Abstract

Companies have an increasing access to very large datasets within their domain. Analysing these datasets often requires the application of feature selection techniques in order to reduce the dimensionality of the data and prioritize features for downstream knowledge generation tasks. Effective feature selection is a key part of clustering, regression and classification. It presents a myriad of opportunities to improve the machine learning pipeline: eliminating redundant and irrelevant features, reducing model over-fitting, faster model training times and more explainable models. By contrast, and despite the widespread availability and use of categorical data in practice, feature selection for categorical and/or mixed data has received relatively little attention in comparison to numerical data. Furthermore, existing feature selection methods for mixed data are sensitive to number of objects by having nonlinear time complexities with respect to number of objects. In this work, we propose a generic multiple association measure for mixed datasets and a novel feature selection algorithm that uses multiple association across features. Our algorithm is based upon the belief that the most representative chosen set of features should be as diverse and minimally dependent on each other as possible. The proposed algorithm formulates the problem of feature selection as an optimization problem, searching for the set of features that have minimum association amongst them. We present a generic multiple association measure and two associated feature selection algorithms: Naive and Greedy Feature Selection Algorithms called NFSA and GFSA, respectively.
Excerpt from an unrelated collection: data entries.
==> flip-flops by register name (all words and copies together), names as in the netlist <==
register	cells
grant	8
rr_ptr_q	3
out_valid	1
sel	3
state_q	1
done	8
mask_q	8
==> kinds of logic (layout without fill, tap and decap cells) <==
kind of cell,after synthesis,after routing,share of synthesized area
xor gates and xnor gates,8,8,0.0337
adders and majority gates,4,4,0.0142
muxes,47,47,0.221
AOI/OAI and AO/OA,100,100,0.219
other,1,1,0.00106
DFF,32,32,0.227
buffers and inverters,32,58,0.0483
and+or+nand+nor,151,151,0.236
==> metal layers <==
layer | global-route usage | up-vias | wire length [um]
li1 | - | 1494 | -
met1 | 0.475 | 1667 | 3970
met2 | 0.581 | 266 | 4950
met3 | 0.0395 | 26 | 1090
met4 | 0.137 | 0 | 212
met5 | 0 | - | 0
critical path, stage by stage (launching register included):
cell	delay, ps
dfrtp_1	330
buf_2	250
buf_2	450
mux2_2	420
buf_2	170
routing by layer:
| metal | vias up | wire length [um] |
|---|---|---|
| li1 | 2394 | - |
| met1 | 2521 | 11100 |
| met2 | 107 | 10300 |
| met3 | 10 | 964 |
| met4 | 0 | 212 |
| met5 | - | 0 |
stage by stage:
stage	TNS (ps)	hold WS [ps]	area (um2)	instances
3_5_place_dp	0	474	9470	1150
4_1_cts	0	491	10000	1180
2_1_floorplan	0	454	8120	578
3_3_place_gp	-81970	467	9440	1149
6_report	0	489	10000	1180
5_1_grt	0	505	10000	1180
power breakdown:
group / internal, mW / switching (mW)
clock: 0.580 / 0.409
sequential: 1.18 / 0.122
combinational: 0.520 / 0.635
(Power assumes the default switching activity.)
Our proposed GFSA algorithm is evaluated on 15 benchmark datasets, and compared to four existing state of the art feature selection techniques. We demonstrate that our approach provides comparable downstream classification performance outperforming other leading techniques on several datasets. Both time complexity analysis and experimental results show that our proposed algorithm significantly reduces the processing time required for unsupervised feature selection algorithms especially for long datasets which have a huge number of objects, whilst also yielding comparable clustering and classification performance. On the other hand, we do not recommend our approach for wide datasets where the number of features is huge with respect to the number of objects e.g., image, text and genome datasets.